Transcribe each of the entries exactly.
▶
--- src/sv/sorted_static_linked_list_core_defines.svh ---
// Assertion macros for the sorted linked list core.
// Included by the top level; depends on nothing else.
`ifndef SORTED_STATIC_LINKED_LIST_CORE_DEFINES_SVH
`define SORTED_STATIC_LINKED_LIST_CORE_DEFINES_SVH

// Same-cycle implication, disabled while reset is asserted.
`define SLL_ASSERT_IMP(name, clk, rst_n, ante, cons, msg) \
    name: assert property (@(posedge clk) disable iff (!(rst_n)) (ante) |-> (cons)) \
        else $error(msg);

// Next-cycle implication, disabled while reset is asserted.
`define SLL_ASSERT_NXT(name, clk, rst_n, ante, cons, msg) \
    name: assert property (@(posedge clk) disable iff (!(rst_n)) (ante) |=> (cons)) \
        else $error(msg);

`endif

--- src/sv/sll_pkg.sv ---
// Shared constants, codes and memory request types for the sorted linked list core.
// Used by the engine and the top level; depends on nothing.
package sll_pkg;

    localparam int ENTRIES = 64;
    localparam int ADDR_W  = $clog2(ENTRIES);
    localparam int LINK_W  = $clog2(ENTRIES + 1);
    // The invalid link is coded as the slot count itself.
    localparam logic [LINK_W-1:0] NIL_LINK = LINK_W'(ENTRIES);

    localparam int KEY_W    = 32;
    localparam int PAY_W    = 32;
    localparam int SLOT_W   = 6;
    localparam int COUNT_W  = 7;

    typedef enum logic [1:0] {
        MODE_INSERT = 2'd0,
        MODE_DELETE = 2'd1,
        MODE_COUNT  = 2'd2,
        MODE_REINIT = 2'd3
    } mode_t;

    typedef enum logic [1:0] {
        ST_OK      = 2'd0,
        ST_FULL    = 2'd1,
        ST_DUP     = 2'd2,
        ST_MISSING = 2'd3
    } status_t;

    // Request to the key and payload memories (shared addresses).
    typedef struct packed {
        logic              wr_en;
        logic [ADDR_W-1:0] wr_addr;
        logic [KEY_W-1:0]  key;
        logic [PAY_W-1:0]  payload;
        logic [ADDR_W-1:0] rd_addr;
    } ent_req_t;

    // Request to the link memory.
    typedef struct packed {
        logic              wr_en;
        logic [ADDR_W-1:0] wr_addr;
        logic [LINK_W-1:0] wr_data;
        logic [ADDR_W-1:0] rd_addr;
    } link_req_t;

endpackage

--- src/sv/sorted_static_linked_list_core.sv ---
// Sorted linked list core: 64 slots chained in ascending signed key order, with a
// free list of unused slots. Each transaction on the s_ channel is one operation
// (insert, delete, count, reinitialize) and yields exactly one m_ transaction with
// status, slot and entry count. Items are handled one at a time. Insert and delete
// walk the list one entry per cycle through the single read port of the link
// memory; an insert into a full list is answered without a walk. After the walk,
// any relinking is written and the result is registered, and only then is the
// next transaction accepted. Count does no walk. After reset, and for every
// reinitialize, a clearing pass rebuilds the link chain one entry per cycle,
// during which no transaction is accepted; a reinitialize result follows the
// clearing pass. A finished result waits in an output register and the next
// operation can be accepted while it waits.
// Depends on sll_pkg, sll_engine, sll_ram and the assertion macro header.
`include "sorted_static_linked_list_core_defines.svh"

module sorted_static_linked_list_core (
    input  logic               aclk,
    input  logic               aresetn,
    input  logic               s_valid,
    output logic               s_ready,
    input  logic [1:0]         s_mode,
    input  logic signed [31:0] s_key,
    input  logic [31:0]        s_payload,
    output logic               m_valid,
    input  logic               m_ready,
    output logic [1:0]         m_status,
    output logic [5:0]         m_slot,
    output logic [6:0]         m_count
);
    import sll_pkg::*;

    ent_req_t          ent_req;
    link_req_t         link_req;
    logic [KEY_W-1:0]  key_rd;
    logic [LINK_W-1:0] link_rd;

    sll_engine u_engine (
        .aclk      (aclk),
        .aresetn   (aresetn),
        .s_valid   (s_valid),
        .s_ready   (s_ready),
        .s_mode    (s_mode),
        .s_key     (s_key),
        .s_payload (s_payload),
        .m_valid   (m_valid),
        .m_ready   (m_ready),
        .m_status  (m_status),
        .m_slot    (m_slot),
        .m_count   (m_count),
        .ent_req   (ent_req),
        .link_req  (link_req),
        .key_rd    (key_rd),
        .link_rd   (link_rd)
    );

    sll_ram #(.WIDTH(KEY_W), .DEPTH(ENTRIES)) u_key_ram (
        .aclk    (aclk),
        .wr_en   (ent_req.wr_en),
        .wr_addr (ent_req.wr_addr),
        .wr_data (ent_req.key),
        .rd_addr (ent_req.rd_addr),
        .rd_data (key_rd)
    );

    // Payloads are stored with their keys and never read back by the operations.
    sll_ram #(.WIDTH(PAY_W), .DEPTH(ENTRIES)) u_pay_ram (
        .aclk    (aclk),
        .wr_en   (ent_req.wr_en),
        .wr_addr (ent_req.wr_addr),
        .wr_data (ent_req.payload),
        .rd_addr (ent_req.rd_addr),
        .rd_data ()
    );

    sll_ram #(.WIDTH(LINK_W), .DEPTH(ENTRIES)) u_link_ram (
        .aclk    (aclk),
        .wr_en   (link_req.wr_en),
        .wr_addr (link_req.wr_addr),
        .wr_data (link_req.wr_data),
        .rd_addr (link_req.rd_addr),
        .rd_data (link_rd)
    );

    `SLL_ASSERT_NXT(a_one_at_a_time, aclk, aresetn, s_valid && s_ready, !s_ready,
                    "operation accepted while another was in progress")
    `SLL_ASSERT_IMP(a_slot_zero_on_fail, aclk, aresetn, m_valid && (m_status != ST_OK),
                    m_slot == '0, "failed operation reports a nonzero slot")
    `SLL_ASSERT_IMP(a_full_count, aclk, aresetn, m_valid && (m_status == ST_FULL),
                    m_count == COUNT_W'(ENTRIES), "list full reported with free slots left")
    `SLL_ASSERT_IMP(a_no_link_write_idle, aclk, aresetn, s_ready,
                    !link_req.wr_en && !ent_req.wr_en, "memory written while idle")

endmodule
◀
▶ [Your solution]:
--- src/sv/sorted_static_linked_list_core_defines.svh ---
// Assertion macros for the sorted linked list core.
// Included by the top level; depends on nothing else.
`ifndef SORTED_STATIC_LINKED_LIST_CORE_DEFINES_SVH
`define SORTED_STATIC_LINKED_LIST_CORE_DEFINES_SVH

// Same-cycle implication, disabled while reset is asserted.
`define SLL_ASSERT_IMP(name, clk, rst_n, ante, cons, msg) \
    name: assert property (@(posedge clk) disable iff (!(rst_n)) (ante) |-> (cons)) \
        else $error(msg);

// Next-cycle implication, disabled while reset is asserted.
`define SLL_ASSERT_NXT(name, clk, rst_n, ante, cons, msg) \
    name: assert property (@(posedge clk) disable iff (!(rst_n)) (ante) |=> (cons)) \
        else $error(msg);

`endif

--- src/sv/sll_pkg.sv ---
// Shared constants, codes and memory request types for the sorted linked list core.
// Used by the engine and the top level; depends on nothing.
package sll_pkg;

    localparam int ENTRIES = 64;
    localparam int ADDR_W  = $clog2(ENTRIES);
    localparam int LINK_W  = $clog2(ENTRIES + 1);
    // The invalid link is coded as the slot count itself.
    localparam logic [LINK_W-1:0] NIL_LINK = LINK_W'(ENTRIES);

    localparam int KEY_W    = 32;
    localparam int PAY_W    = 32;
    localparam int SLOT_W   = 6;
    localparam int COUNT_W  = 7;

    typedef enum logic [1:0] {
        MODE_INSERT = 2'd0,
        MODE_DELETE = 2'd1,
        MODE_COUNT  = 2'd2,
        MODE_REINIT = 2'd3
    } mode_t;

    typedef enum logic [1:0] {
        ST_OK      = 2'd0,
        ST_FULL    = 2'd1,
        ST_DUP     = 2'd2,
        ST_MISSING = 2'd3
    } status_t;

    // Request to the key and payload memories (shared addresses).
    typedef struct packed {
        logic              wr_en;
        logic [ADDR_W-1:0] wr_addr;
        logic [KEY_W-1:0]  key;
        logic [PAY_W-1:0]  payload;
        logic [ADDR_W-1:0] rd_addr;
    } ent_req_t;

    // Request to the link memory.
    typedef struct packed {
        logic              wr_en;
        logic [ADDR_W-1:0] wr_addr;
        logic [LINK_W-1:0] wr_data;
        logic [ADDR_W-1:0] rd_addr;
    } link_req_t;

endpackage

--- src/sv/sorted_static_linked_list_core.sv ---
// Sorted linked list core: 64 slots chained in ascending signed key order, with a
// free list of unused slots. Each transaction on the s_ channel is one operation
// (insert, delete, count, reinitialize) and yields exactly one m_ transaction with
// status, slot and entry count. Items are handled one at a time. Insert and delete
// walk the list one entry per cycle through the single read port of the link
// memory; an insert into a full list is answered without a walk. After the walk,
// any relinking is written and the result is registered, and only then is the
// next transaction accepted. Count does no walk. After reset, and for every
// reinitialize, a clearing pass rebuilds the link chain one entry per cycle,
// during which no transaction is accepted; a reinitialize result follows the
// clearing pass. A finished result waits in an output register and the next
// operation can be accepted while it waits.
// Depends on sll_pkg, sll_engine, sll_ram and the assertion macro header.
`include "sorted_static_linked_list_core_defines.svh"

module sorted_static_linked_list_core (
    input  logic               aclk,
    input  logic               aresetn,
    input  logic               s_valid,
    output logic               s_ready,
    input  logic [1:0]         s_mode,
    input  logic signed [31:0] s_key,
    input  logic [31:0]        s_payload,
    output logic               m_valid,
    input  logic               m_ready,
    output logic [1:0]         m_status,
    output logic [5:0]         m_slot,
    output logic [6:0]         m_count
);
    import sll_pkg::*;

    ent_req_t          ent_req;
    link_req_t         link_req;
    logic [KEY_W-1:0]  key_rd;
    logic [LINK_W-1:0] link_rd;

    sll_engine u_engine (
        .aclk      (aclk),
        .aresetn   (aresetn),
        .s_valid   (s_valid),
        .s_ready   (s_ready),
        .s_mode    (s_mode),
        .s_key     (s_key),
        .s_payload (s_payload),
        .m_valid   (m_valid),
        .m_ready   (m_ready),
        .m_status  (m_status),
        .m_slot    (m_slot),
        .m_count   (m_count),
        .ent_req   (ent_req),
        .link_req  (link_req),
        .key_rd    (key_rd),
        .link_rd   (link_rd)
    );

    sll_ram #(.WIDTH(KEY_W), .DEPTH(ENTRIES)) u_key_ram (
        .aclk    (aclk),
        .wr_en   (ent_req.wr_en),
        .wr_addr (ent_req.wr_addr),
        .wr_data (ent_req.key),
        .rd_addr (ent_req.rd_addr),
        .rd_data (key_rd)
    );

    // Payloads are stored with their keys and never read back by the operations.
    sll_ram #(.WIDTH(PAY_W), .DEPTH(ENTRIES)) u_pay_ram (
        .aclk    (aclk),
        .wr_en   (ent_req.wr_en),
        .wr_addr (ent_req.wr_addr),
        .wr_data (ent_req.payload),
        .rd_addr (ent_req.rd_addr),
        .rd_data ()
    );

    sll_ram #(.WIDTH(LINK_W), .DEPTH(ENTRIES)) u_link_ram (
        .aclk    (aclk),
        .wr_en   (link_req.wr_en),
        .wr_addr (link_req.wr_addr),
        .wr_data (link_req.wr_data),
        .rd_addr (link_req.rd_addr),
        .rd_data (link_rd)
    );

    `SLL_ASSERT_NXT(a_one_at_a_time, aclk, aresetn, s_valid && s_ready, !s_ready,
                    "operation accepted while another was in progress")
    `SLL_ASSERT_IMP(a_slot_zero_on_fail, aclk, aresetn, m_valid && (m_status != ST_OK),
                    m_slot == '0, "failed operation reports a nonzero slot")
    `SLL_ASSERT_IMP(a_full_count, aclk, aresetn, m_valid && (m_status == ST_FULL),
                    m_count == COUNT_W'(ENTRIES), "list full reported with free slots left")
    `SLL_ASSERT_IMP(a_no_link_write_idle, aclk, aresetn, s_ready,
                    !link_req.wr_en && !ent_req.wr_en, "memory written while idle")

endmodule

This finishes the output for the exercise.